Written by Paul Brack.
From October 2016-January 2017, I spent three months as an intern at the Parliamentary Office of Science and Technology (POST); Parliament’s ‘in-house source of independent, balanced and accessible analysis of public policy issues related to science and technology’. POST has a permanent team of ~10 advisors who are divided into 4 teams: Social Sciences, Physical Sciences and ICT, Environment and Energy and Biological Sciences and Health. The team of advisors are aided in their work by interns like myself (~35 a year), usually referred to as POST Fellows, who typically spend their three months researching and writing a POSTnote (a four-page briefing for MPs and Peers).
POSTnote topics are selected by the POST Board, which is made up of MPs and Peers, based on what they feel would be of most use and interest to their fellow Parliamentarians. My POSTnote was on the topic of Future Energy Efficiency Policy. The process of writing a POSTnote begins with a literature review; however, rather than the literature reviews I had completed during my PhD, which focused purely on peer-reviewed, academic literature, while researching the POSTnote I had to get used to finding and reading publications from the so-called ‘grey’ literature (e.g. government reports, white papers, publications by NGOs, consultancies and industry groups). Having done this, I then identified and interviewed a selection of experts from across the different aspects of the topic of energy efficiency, trying to keep a good balance of representation between the different sectors. This gave me a huge amount of information, which I then had to synthesise into 4 pages. This was probably the most challenging part of the task and required several iterations and some ruthless editing from my supervisor! After this, the POSTnote was reviewed, both internally by some of the POST advisors and externally by energy efficiency experts, revised and then finally approved by the Director of POST and published.
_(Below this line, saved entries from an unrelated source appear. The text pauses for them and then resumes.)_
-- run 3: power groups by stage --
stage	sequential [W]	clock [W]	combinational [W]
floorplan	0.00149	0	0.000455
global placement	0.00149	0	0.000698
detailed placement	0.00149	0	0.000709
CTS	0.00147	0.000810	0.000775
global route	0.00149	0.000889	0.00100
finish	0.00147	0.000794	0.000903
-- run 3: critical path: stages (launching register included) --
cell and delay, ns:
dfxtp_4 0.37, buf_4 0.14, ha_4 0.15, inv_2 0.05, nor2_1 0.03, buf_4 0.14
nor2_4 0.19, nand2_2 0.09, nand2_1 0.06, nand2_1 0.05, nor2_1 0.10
<file path="src/rtl/rdo_seq_pkg.sv">
package rdo_seq_pkg;
  localparam int CH_PER_CHIP = 18;

  typedef enum logic [2:0] {
    ST_IDLE,
    ST_WAIT,
    ST_CLR,
    ST_LOAD,
    ST_SHIFT,
    ST_DONE
  } rdo_state_e;
endpackage

</file>
<file path="src/rtl/rdo_delay_timer.sv">
module rdo_delay_timer #(
  parameter int W = 8
) (
  input  logic         clk,
  input  logic         rst,
  input  logic         load,
  input  logic [W-1:0] load_val,
  output logic         expired
);
  logic [W-1:0] cnt_q;

  always_ff @(posedge clk) begin
    if (rst)                cnt_q <= '0;
    else if (load)          cnt_q <= load_val;
    else if (cnt_q != '0)   cnt_q <= cnt_q - 1'b1;
  end

  assign expired = (cnt_q == '0);

  // the delay counts down by one per clock until it expires
  a_r2_countdown: assert property (@(posedge clk) disable iff (rst)
    (!load && !expired) |=> (cnt_q == $past(cnt_q) - 1'b1));
endmodule

</file>
<file path="src/rtl/rdo_slot_counter.sv">
module rdo_slot_counter #(
  parameter int PERIOD = 8,
  parameter int TOTAL  = 36,
  localparam int PH_W  = $clog2(PERIOD),
  localparam int CH_W  = $clog2(TOTAL)
) (
  input  logic            clk,
  input  logic            rst,
  input  logic            start,
  input  logic            run,
  output logic [PH_W-1:0] phase_o,
  output logic [CH_W-1:0] chan_o,
  output logic            slot_end_o,
  output logic            last_slot_o
);
  localparam logic [PH_W-1:0] PH_LAST = PH_W'(PERIOD - 1);
  localparam logic [CH_W-1:0] CH_LAST = CH_W'(TOTAL - 1);

  always_ff @(posedge clk) begin
    if (rst || start) begin
      phase_o <= '0;
      chan_o  <= '0;
    end else if (run) begin
      if (phase_o == PH_LAST) begin
        phase_o <= '0;
        if (chan_o != CH_LAST) chan_o <= chan_o + 1'b1;
      end else begin
        phase_o <= phase_o + 1'b1;
      end
    end
  end

  assign slot_end_o  = (phase_o == PH_LAST);
  assign last_slot_o = (chan_o == CH_LAST);

  // a finished period moves the channel index on by exactly one
  a_r5_chan_advance: assert property (@(posedge clk) disable iff (rst)
    (run && !start && slot_end_o && !last_slot_o) |=> (chan_o == $past(chan_o) + 1'b1));
endmodule

</file>
<file path="src/rtl/rdo_chain_monitor.sv">
module rdo_chain_monitor (
  input  logic clk,
  input  logic rst,
  input  logic sample_en,
  input  logic expect_hi,
  input  logic last_stage_i,
  output logic err_o
);
  logic err_q;

  always_ff @(posedge clk) begin
    if (rst)                                        err_q <= 1'b0;
    else if (sample_en && (last_stage_i != expect_hi)) err_q <= 1'b1;
  end

  assign err_o = err_q;

  // the error flag never clears without reset
  a_r8_err_sticky: assert property (@(posedge clk) disable iff (rst)
    err_q |=> err_q);
  // the flag only rises after a check point
  a_r8_err_cause: assert property (@(posedge clk) disable iff (rst)
    $rose(err_q) |-> $past(sample_en));
endmodule

</file>
<file path="src/rtl/rdo_token_sequencer.sv">
module rdo_token_sequencer #(
  parameter int N_CHIPS = 2,
  parameter int PERIOD  = 8,
  parameter int DLY_W   = 8,
  parameter int DROP_W  = 8,
  localparam int TOTAL  = rdo_seq_pkg::CH_PER_CHIP * N_CHIPS,
  localparam int CH_W   = $clog2(TOTAL),
  localparam int PH_W   = $clog2(PERIOD)
) (
  input  logic              clk,
  input  logic              rst,
  input  logic              trig_i,
  input  logic [DLY_W-1:0]  delay_cfg_i,
  input  logic [PH_W-1:0]   settle_cfg_i,
  input  logic              last_stage_i,
  output logic              hold_o,
  output logic              tok_clk_o,
  output logic              tok_in_o,
  output logic              tok_rst_o,
  output logic              adc_strobe_o,
  output logic [CH_W-1:0]   adc_chan_o,
  output logic              done_o,
  output logic              seq_err_o,
  output logic [DROP_W-1:0] drop_cnt_o
);
  import rdo_seq_pkg::*;

  localparam logic [PH_W-1:0] PH_HALF = PH_W'(PERIOD / 2);

  rdo_state_e        st_q, st_d;
  logic [PH_W-1:0]   settle_q;
  logic [PH_W-1:0]   phase;
  logic [CH_W-1:0]   chan;
  logic              slot_end, last_slot, tmr_expired, accept;
  logic [DROP_W-1:0] drop_q;

  assign accept = trig_i && (st_q == ST_IDLE);

  rdo_delay_timer #(.W(DLY_W)) u_timer (
    .clk      (clk),
    .rst      (rst),
    .load     (accept),
    .load_val (delay_cfg_i),
    .expired  (tmr_expired)
  );

  rdo_slot_counter #(.PERIOD(PERIOD), .TOTAL(TOTAL)) u_slots (
    .clk         (clk),
    .rst         (rst),
    .start       (st_q == ST_LOAD),
    .run         (st_q == ST_SHIFT),
    .phase_o     (phase),
    .chan_o      (chan),
    .slot_end_o  (slot_end),
    .last_slot_o (last_slot)
  );

  rdo_chain_monitor u_mon (
    .clk          (clk),
    .rst          (rst),
    .sample_en    ((st_q == ST_SHIFT) && slot_end),
    .expect_hi    (last_slot),
    .last_stage_i (last_stage_i),
    .err_o        (seq_err_o)
  );

  always_comb begin
    st_d = st_q;
    unique case (st_q)
      ST_IDLE:  if (trig_i) st_d = ST_WAIT;
      ST_WAIT:  if (tmr_expired) st_d = ST_CLR;
      ST_CLR:   st_d = ST_LOAD;
      ST_LOAD:  st_d = ST_SHIFT;
      ST_SHIFT: if (slot_end && last_slot) st_d = ST_DONE;
      ST_DONE:  st_d = ST_IDLE;
      default:  st_d = ST_IDLE;
    endcase
  end

  always_ff @(posedge clk) begin
    if (rst) begin
      st_q     <= ST_IDLE;
      settle_q <= '0;
      drop_q   <= '0;
    end else begin
      st_q <= st_d;
      if (accept) settle_q <= settle_cfg_i;
      if (trig_i && (st_q != ST_IDLE) && (drop_q != '1)) drop_q <= drop_q + 1'b1;
    end
  end

  // registered decode of the current state
  always_ff @(posedge clk) begin
    if (rst) begin
      hold_o       <= 1'b0;
      tok_rst_o    <= 1'b1;
      tok_in_o     <= 1'b0;
      tok_clk_o    <= 1'b0;
      adc_strobe_o <= 1'b0;
      adc_chan_o   <= '0;
      done_o       <= 1'b0;
    end else begin
      hold_o       <= (st_q == ST_CLR) || (st_q == ST_LOAD) || (st_q == ST_SHIFT);
      tok_rst_o    <= !((st_q == ST_LOAD) || (st_q == ST_SHIFT));
      tok_in_o     <= (st_q == ST_LOAD) ||
                      ((st_q == ST_SHIFT) && (phase == '0) && (chan == '0));
      tok_clk_o    <= (st_q == ST_SHIFT) && (phase < PH_HALF);
      adc_strobe_o <= (st_q == ST_SHIFT) && (phase == settle_q);
      adc_chan_o   <= (st_q == ST_SHIFT) ? chan : '0;
      done_o       <= (st_q == ST_DONE);
    end
  end

  assign drop_cnt_o = drop_q;

  // the token is gone right after the clock edge that captured it
  a_r4_single_token: assert property (@(posedge clk) disable iff (rst)
    (tok_in_o && tok_clk_o) |=> !tok_in_o);
  // the token clock only runs while values are held
  a_r7_clk_under_hold: assert property (@(posedge clk) disable iff (rst)
    tok_clk_o |-> hold_o);
  // the done pulse releases hold and clears the token register
  a_r7_done_release: assert property (@(posedge clk) disable iff (rst)
    done_o |-> (!hold_o && tok_rst_o));
  // strobes only appear inside a readout
  a_r6_strobe_in_readout: assert property (@(posedge clk) disable iff (rst)
    adc_strobe_o |-> (hold_o && !tok_rst_o));
  // the dropped-trigger count never goes down
  a_r9_drop_no_decrease: assert property (@(posedge clk) disable iff (rst)
    1'b1 |=> (drop_cnt_o >= $past(drop_cnt_o)));
endmodule

</file>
Not only was the internship a great way to take a break from my PhD, working for a Parliamentary Office conferred upon me the opportunity to get a behind the scenes look at the Palace of Westminster. As my internship included the Christmas period, I was able to attend Carol Services in the Chapel of St Mary Undercroft, which lies beneath St Stephen’s Hall, and Westminster Hall. I also got to hear Dame Margaret Beckett give a lecture at the Speaker’s House and visit the Parliamentary Archives in the Victoria Tower to see Acts of Parliament which had been written on vellum scrolls as long ago as 1497! Much fun was also had sampling the various eateries and watering holes dotted about the Parliamentary Estate with my fellow Fellows. In addition, I gained an incredible insight into the workings of Parliament. While I was previously dimly aware that I could go and watch the proceedings in the House of Commons and the House of Lords from public galleries, it had never occurred to me to actually do it until I started my internship at POST. Seeing the debates unfold in front of me was fascinating, and since my internship I’ve been back to the public galleries a couple of times when I’ve had time to spare in London.
I was only able to complete an internship at POST thanks to the Policy Internships Scheme run by RCUK. This provides support to RCUK funded students (at this point I ought to thank the EPSRC for funding my internship!) to complete internships at various policy bodies, such as POST, the Government Office for Science and the Royal Society, among others (the full list is on the website). The application window for 2018 internships opens on June 19th 2017, with a deadline of August 10th 2017. Alternatively, if you are not funded by RCUK, internships/fellowships at POST are offered by a wide variety of learned bodies on the POST website here . For any PhD student (or academic for that matter – see the Academic Fellowships programme who wants to gain an insight into how science, policy, parliament and government intersect, I would heartily recommend applying for an internship/fellowship at POST!
Paul Brack is a final year PhD student in the Department of Chemistry.